Let’s review what happened during several days in April, before the bill for new Immigration and Alien Status Law (Ley de Migración y Extranjería) was presented for discussion in the Senate. On April 7th, the daily newspaper La Segunda published a photograph of an Afro-descent woman on its cover, noting that “infections have stabilized and quarantines will be relaxed.” Three days later, on April 10th, the President of the Republic warned that “through illegal immigration, [we] could be bringing contamination or infection with the virus that is attacking us into our country.” On the 16th, at a branch of the Unemployment Fund Administration, a Haitian citizen was beaten by a guard and humiliated on camera by a mob who alleged that he was a carrier of the virus. The following day, the Minister of Health warned: “We have a huge problem in those communities, which are not a few people, with many illegal immigrants…” On the 22nd, an outbreak of COVID-19 was confirmed in the district of Quilicura, which specifically accused Haitian migrants of not complying with the sanitary protocols. Claims like these, which deploy the equivocal term “illegal” to describe the condition of undocumented persons, are ongoing and continue to be repeated throughout the country, making and naturalizing the false claim that migrants are responsible for arrival or the spread of the virus in Chile.

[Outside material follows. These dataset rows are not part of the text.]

### src/rtl/pipe_hazard_unit.sv
// Decode-stage hazard/forwarding controller: scoreboard of DEPTH in-flight writers, forward selects,
// load-use stall and redirect flush. Define HAZARD_STATS_EN to build the stall/flush cycle counters.
module pipe_hazard_unit #(
    parameter int DEPTH    = 2,
    parameter int REG_AW   = 5,
    parameter int LOAD_LAT = 1,
    parameter int CNT_W    = 32,
    localparam int FWD_W   = $clog2(DEPTH + 1)
) (
    input  logic              clk,
    input  logic              reset,
    input  logic              id_valid,
    input  logic [REG_AW-1:0] id_rs,
    input  logic [REG_AW-1:0] id_rt,
    input  logic              id_uses_rs,
    input  logic              id_uses_rt,
    input  logic              id_wr_en,
    input  logic [REG_AW-1:0] id_wr_addr,
    input  logic              id_is_load,
    input  logic              ex_redirect,
    output logic              stall,
    output logic              flush,
    output logic [FWD_W-1:0]  fwd_sel_a,
    output logic [FWD_W-1:0]  fwd_sel_b,
    output logic [CNT_W-1:0]  stall_count,
    output logic [CNT_W-1:0]  flush_count
);

    logic              valid_reg [DEPTH];
    logic [REG_AW-1:0] addr_reg  [DEPTH];
    logic              load_reg  [DEPTH];

    logic [FWD_W-1:0] sel_a;
    logic [FWD_W-1:0] sel_b;
    logic             hz_a;
    logic             hz_b;
    logic             stall_raw;
    logic             enter_next;

    // Walk from the oldest entry down so the nearest matching writer overwrites older ones.
    always_comb begin
        sel_a = '0;
        sel_b = '0;
        hz_a  = 1'b0;
        hz_b  = 1'b0;
        for (int k = DEPTH - 1; k >= 0; k--) begin
            if (valid_reg[k] && id_uses_rs && (id_rs != '0) && (addr_reg[k] == id_rs)) begin
                sel_a = FWD_W'(k + 1);
                hz_a  = load_reg[k] && (k < LOAD_LAT);
            end
            if (valid_reg[k] && id_uses_rt && (id_rt != '0) && (addr_reg[k] == id_rt)) begin
                sel_b = FWD_W'(k + 1);
                hz_b  = load_reg[k] && (k < LOAD_LAT);
            end
        end
    end

    assign stall_raw  = id_valid && (hz_a || hz_b) && !ex_redirect;
    assign stall      = !reset && stall_raw;
    assign flush      = !reset && ex_redirect;
    assign fwd_sel_a  = reset ? '0 : sel_a;
    assign fwd_sel_b  = reset ? '0 : sel_b;
    assign enter_next = id_valid && id_wr_en && (id_wr_addr != '0) && !stall && !flush;

    always_ff @(posedge clk) begin
        if (reset) begin
            valid_reg[0] <= 1'b0;
            addr_reg[0]  <= '0;
            load_reg[0]  <= 1'b0;
        end else begin
            valid_reg[0] <= enter_next;
            addr_reg[0]  <= id_wr_addr;
            load_reg[0]  <= id_is_load;
        end
    end

    generate
        for (genvar gi = 1; gi < DEPTH; gi++) begin : g_shift
            always_ff @(posedge clk) begin
                if (reset) begin
                    valid_reg[gi] <= 1'b0;
                    addr_reg[gi]  <= '0;
                    load_reg[gi]  <= 1'b0;
                end else begin
                    valid_reg[gi] <= valid_reg[gi-1];
                    addr_reg[gi]  <= addr_reg[gi-1];
                    load_reg[gi]  <= load_reg[gi-1];
                end
            end
        end
    endgenerate

`ifdef HAZARD_STATS_EN
    logic [CNT_W-1:0] stall_count_reg;
    logic [CNT_W-1:0] flush_count_reg;

    // Counters saturate rather than wrap so a long run never reads back as small.
    always_ff @(posedge clk) begin
        if (reset) begin
            stall_count_reg <= '0;
            flush_count_reg <= '0;
        end else begin
            if (stall && (stall_count_reg != '1))
                stall_count_reg <= stall_count_reg + 1'b1;
            if (flush && (flush_count_reg != '1))
                flush_count_reg <= flush_count_reg + 1'b1;
        end
    end

    assign stall_count = stall_count_reg;
    assign flush_count = flush_count_reg;
`else
    assign stall_count = '0;
    assign flush_count = '0;
`endif

endmodule

### config.mk
export PLATFORM = sky130hd
export DESIGN_NAME = pipe_hazard_unit
export DESIGN_NICKNAME = d
export VERILOG_FILES = /design/src/rtl/pipe_hazard_unit.sv
export SDC_FILE = /design/constraint.sdc
export NUM_CORES = 1
export LEC_CHECK = 0
export CAP_MARGIN = 20
export CORE_MARGIN = 3
export CORE_UTILIZATION = 25
export DETAILED_ROUTE_END_ITERATION = 10
export PLACE_DENSITY = 0.74
export SETUP_SLACK_MARGIN = 0.4
export SLEW_MARGIN = 20
export SYNTH_ARGS = -nofsm -noshare
export SYNTH_HDL_FRONTEND = slang
export SYNTH_SLANG_ARGS = --single-unit
export TNS_END_PERCENT = 20
### constraint.sdc
create_clock -name clk -period 2.16 [get_ports clk]
set_input_delay 0.54 -clock clk [delete_from_list [all_inputs] [get_ports clk]]
set_output_delay 0.54 -clock clk [all_outputs]
set_load 0.01 [all_outputs]
==> flow_summary.toml, run 1 <==
[status]
status = "finished with violations"
failed_checks = "negative setup slack"

[setup_path]
worstSetupStartpointType = "input port"
crit_type = "input port to primary output"
end_kind = "primary output"
arrival_ps = 1860
worstPathMaxFanout = 3
required_ps = 1620
reg2reg_depth = 7

[routing]
routed_wl_mm = 2.23
drc_errors = 0
first_pass_iters = 3
vias = 839
wire_per_inst_um = 9.30
drt_first_iter_violations = 23
drtAntennaViolNets = 0
viasPerCell = 3.50

[sta]
fmax_mhz = 416
skew_ps = 3.38
report.final.slew_viol_count = 0
hold_viol = 0
fin_ws_ps = -243
finalCriticalPeriod_ps = 2400
rsz0062_at_grt = "yes"
finalSetupViolCount = 5
post-route-period-util = 1.11

[synth]
syn_area_per_cell_um2 = 8.65
ys_ff_latch = 13
synth-compound-area-share = 0.0319
seq_area_frac_synth = 0.221
synthXorXnorAreaFrac = 0.149
syn_area_um2 = 1180
synth_simple_gate_area_frac = 0.183
yosys.area_share.adder = 0
yosys_warnings = 0
synth_top_family_by_area = "buffers and inverters"
synthCells = 136
netlist-cell-type-count = 19
synth.area.mux_share = 0

[cells_and_area]
ff_latch_area_um2 = 260
multi_input_area_um2 = 743
area_delta_synth_final_pct = 28.6
largest_reg_flops = 10
design_area_um2 = 1510
fin_cells = 240
n_fill_cell = 467
drive_above_1_share = 0.303
utilization = 0.340
final_nets = 212
antenna_cells = 0

[min_path]
hold_class = "flip-flop to flip-flop"
hold_depth = 1

[run]
drv_cap = 0

[place]
place_hpwl_mm = 1.95
io_buffers = 28
dp.cells = 231
place_congestion = 0.856
placed_area_um2 = 1430

[global_route]
grt_pass1_wl_mm = 3.28
grt_pass1_vias = 775
grt_usage = 0.0780
antenna_found_initial = 0
grt_remaining_overflow = 0
grt_max_degree = 16

[die]
die_h_um = 74.6
io_pins = 93
core_um2 = 4440
die_w_um = 74.6
fp.dieArea_um2 = 5560
start_util = 0.265
row_count = 24

[pwr]
power_switching_share = 0.297
p_per_area_nw_per_um2 = 432
power_w = 0.000654
vdd_drop_max_v = 0.000222
leakage_nw = 0.719
pwr-share-comb = 0.283
power_switching_w = 0.000194
clkPwrFrac = 0.319
seq_power_share = 0.399
p_int_w = 0.000460

[clock_tree]
clock_latency_ps = 240
hold_buffers = 0
clkTransAtPathRegs_ps = 50
tritoncts = "yes"
cts-buffers-inserted = 3
numClockSinks = 13
clk_path_buf_depth = 2
cts_root_buffer = "clkbuf_8"
htreeDepth = 1
==> layer usage <==
layer / up-vias / share of wire / GRT usage
met5: - / 0 / 0
met4: 0 / 0.021 / 0.0593
met3: 4 / 0.097 / 0.0149
met2: 59 / 0.52 / 0.135
met1: 361 / 0.36 / 0.0833
li1: 415 / - / -
==> layout make-up <==
cell class / instances / share of cell area
sequential: 13 / 0.172
clock buffer: 3 / 0.0273
timing repair buffer: 50 / 0.263
tap: 52 / 0.0430
multi-input combinational: 121 / 0.491
clock inverter: 1 / 0.00331
==> cells in the mapped netlist <==
master	number	area share
buf_4	64	0.41
clkbuf_1	1	0.0032
conb_1	1	0.0032
dfxtp_1	13	0.22
nand2_1	2	0.0064
nand3_1	2	0.0085
nand4_1	2	0.011
nor2b_1	14	0.074
nor3_1	2	0.0085
nor3_2	2	0.017
nor3b_1	1	0.0064
nor4_1	4	0.021
nor4b_1	1	0.0074
o2111a_1	1	0.0096
o21ai_2	3	0.022
or4_1	2	0.013
or4_4	1	0.0096
xnor2_1	12	0.089
xor2_1	8	0.060
==> critical path: stages <==
cell,delay (ps)
buf_8,100
or4_4,530
o21ai_4,180
nor3_4,70
buf_4,130
nor3_2,150
buf_2,160
==> final timing paths <==
check,from,to,slack [ps]
worst max-delay path,id_rt[2],fwd_sel_b[1],-240
worst min-delay path,valid_reg[0],valid_reg[1],500
worst max register to register,addr_reg[0][3],valid_reg[0],650
worst min register to register,valid_reg[0],valid_reg[1],500
==> placed cells by master, fill, tap and decap left out, drive strengths merged, types with 2 or more instances in the layout <==
| cell | synthesis | routed |
|---|---|---|
| nor4 | 4 | 4 |
| nand4 | 2 | 2 |
| xor2 | 8 | 8 |
| conb | 1 | 64 |
| dlygate4sd2 | 0 | 3 |
| buf | 64 | 36 |
| clkbuf | 1 | 4 |
| clkdlybuf4s15 | 0 | 2 |
| dfxtp | 13 | 13 |
| nand3 | 2 | 2 |
| nor2b | 14 | 14 |
| or4 | 3 | 3 |
| xnor2 | 12 | 12 |
| nor3 | 4 | 4 |
| nand2 | 2 | 2 |
| o21ai | 3 | 3 |
| clkdlybuf4s50 | 0 | 8 |
==> power groups by stage <==
stage	Clock [W]	Sequential, W	Combinational [W]
global placement	0	0.000265	0.000177
floorplan	0	0.000263	0.000182
global route	0.000231	0.000262	0.000206
finish	0.000209	0.000261	0.000185
CTS	0.000216	0.000260	0.000180
detailed placement	0	0.000265	0.000179
==> through the flow <==
stage | TNS [ps] | hold WS (ps) | setup WS [ps]
2_1_floorplan | 0 | 460 | 73.9
3_3_place_gp | -4720 | 483 | -938
3_5_place_dp | -4660 | 487 | -931
4_1_cts | -783 | 495 | -215
5_1_grt | -972 | 529 | -292
6_report | -726 | 499 | -243
==> cells by family after synthesis <==
family | Yosys count
other cells | 1
compound gates | 4
buf+inv | 65
simple gates | 33
xor+xnor | 20
flops | 13
==> timing repair <==
| item | in CTS | in global routing |
|---|---|---|
| pin swaps | 15 | 9 |
| gates resized for setup | 77 | 7 |
| setup endpoints to repair | 7 | 7 |
| buffers inserted | 3 | 2 |
(Power assumes the default switching activity.)
==> inputs of run 2 (changes only) <==
PLACE_DENSITY = 0.76   (was 0.74)
clock period = 2.1 ns   (was 2.16 ns; I/O delays follow)
==> flow_summary.toml, run 2 (same netlist as run 1, synthesis figures left out) <==
[cells_and_area]
antenna_cells = 0
ff_latch_area_um2 = 260
layout_commonest_cell = "conb_1"
mostFrequentLayoutCells = "64 x conb_1, 19 x buf_4, 14 x nor2b_1"
final_nets = 213
area_delta_synth_final_pct = 32.4
largest_reg_flops = 10
multi_input_area_um2 = 767
n_fill_cell = 451
drive_above_1_share = 0.317
fin_cells = 241

[setup_path]
cpPeakStageDelay_ps = 530
crit_chain = "buf_8 -> or4_4 -> o21ai_4 -> nor3_4 -> o21ai_2 -> nor4b_2 -> buf_2"
crit-reg2reg-launch = "addr_reg[0][2]"
required_ps = 1570
reg2reg_depth = 6
worstSetupStartpointType = "input port"
crit_slowest_cell = "or4_4"
arrival_ps = 1800
worstPathMaxFanout = 3
r2r_slack_ps = 620
r2r_end = "valid_reg[0]"
crit_type = "input port to primary output"
end_kind = "primary output"
critPathTopFamily = "simple AND/OR/NAND/NOR gates"
critPathBufInv = 2

[place]
io_buffers = 28
place_congestion = 0.747
dp.cells = 234
place_ws_ps = -989
place_hpwl_mm = 2.17

[global_route]
antenna_found_initial = 0
grt_pass1_wl_mm = 3.70
grt_usage = 0.0908
grt_remaining_overflow = 0
grt_max_degree = 8
grt_pass1_vias = 799

[routing]
vias = 867
first_pass_iters = 3
wire_per_inst_um = 10.9
drc_errors = 0
viasPerCell = 3.60
drt_first_iter_violations = 7
drtAntennaViolNets = 0
routed_wl_mm = 2.63

[pwr]
p_per_area_nw_per_um2 = 450
power_w = 0.000701
vdd_drop_max_v = 0.000309
leakage_nw = 0.738

[die]
io_pins = 93
row_count = 24
core_um2 = 4440
fp.dieArea_um2 = 5560
die_h_um = 74.6
start_util = 0.265
die_w_um = 74.6

[run]
drv_cap = 0

[sta]
fin_ws_ps = -228
finalSetupViolCount = 5
fmax_mhz = 429
report.final.slew_viol_count = 0
post-route-period-util = 1.11
rsz0062_at_grt = "yes"
skew_ps = 3.23
whs_ps = 509
hold_viol = 0
finalCriticalPeriod_ps = 2330

[clock_tree]
cts-buffers-inserted = 3
tritoncts = "yes"
htreeDepth = 1
cts_root_buffer = "clkbuf_8"
clock_latency_ps = 250
numClockSinks = 13
clkTransAtPathRegs_ps = 50
clk_path_buf_depth = 2

[min_path]
hp-start = "valid_reg[0]"
hold_end = "valid_reg[1]"
hold_depth = 1
hold_class = "flip-flop to flip-flop"

[status]
status = "finished with violations"
failed_checks = "negative setup slack"
==> run 2: changes by cell type in the layout (fill, tap and decap cells not counted), sizes merged <==
cell / before / now
buf: 36 / 38
clkinv: 1 / 0
==> run 2: where the power goes <==
| group | leakage [nW] | switching [W] | internal (W) |
|---|---|---|---|
| combinational | 0.607 | 0.000113 | 0.0000940 |
| sequential | 0.107 | 0.0000112 | 0.000258 |
| clock | 0.0228 | 0.0000904 | 0.000134 |
==> run 2: metrics by stage <==
step | instance area (um2) | setup TNS [ps] | utilization
3_5_place_dp | 1450 | -4940 | 0.326
4_1_cts | 1550 | -954 | 0.348
6_report | 1560 | -750 | 0.351
3_3_place_gp | 1450 | -4860 | 0.326
2_1_floorplan | 1440 | 0 | -
5_1_grt | 1560 | -991 | 0.351
==> run 2: timing repair <==
item | in CTS | in global routing
pin swaps | 17 | 12
gates resized for setup | 87 | 7
hold buffers | 0 | 0
endpoints found under the setup margin | 7 | 7
buffers inserted | 2 | 1
==> run 2: worst max path at each step <==
stage | start | to | slack, ps | cells past startpoint
floorplan | id_rs[0] | stall | 40 | 5
global placement | id_rt[4] | fwd_sel_b[1] | -980 | 7
detailed placement | id_rt[4] | stall | -990 | 7
CTS | id_rs[1] | stall | -280 | 7
global route | id_rt[2] | stall | -290 | 7
finish | id_rt[2] | stall | -230 | 7
==> run 2: per-layer routing <==
layer | track usage | share of wire | up-vias
met3 | 0.0203 | 0.080 | 3
met4 | 0.0356 | 0.013 | 0
met5 | 0 | 0 | -
li1 | - | - | 420
met2 | 0.162 | 0.50 | 59
met1 | 0.105 | 0.41 | 385
==> run 2: final cells by class <==
class	count	share of cell area
Timing Repair Buffer	51	0.270
Tap cell	52	0.0418
Sequential cell	13	0.167
Clock buffer	4	0.0289
Multi-Input combinational cell	121	0.492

With Covid-19 looming, and with the government seeking to lay blame for its failures in managing this pandemic, the figure of the migrant—already fashioned from negative stereotypes that relegate him or her to a position of inferiority in relation Chileans—is brought into play. The migrant subject produces greater distrust and rejection because of a national sentiment that is tied to a political and economic strategy, which needs a body to exploit and subject to hate. The migrant is “the enemy,” a designation that employs the language of war, a war broadly declared, to persecute, expel, or “hunt” migrants with the aim of assuaging fears of the virus. In the context of this uncertainty, which has led to so much injustice and punishment, I wish to offer some reflections on migration and racism during this pandemic, which is changing people’s lives in unequal and disproportionate ways. Given the constant presence of death, it appears as if it were necessary and urgent to seek out a migrant, an “enemy,” someone already labeled as an Other, to blame—this time for spreading a virus.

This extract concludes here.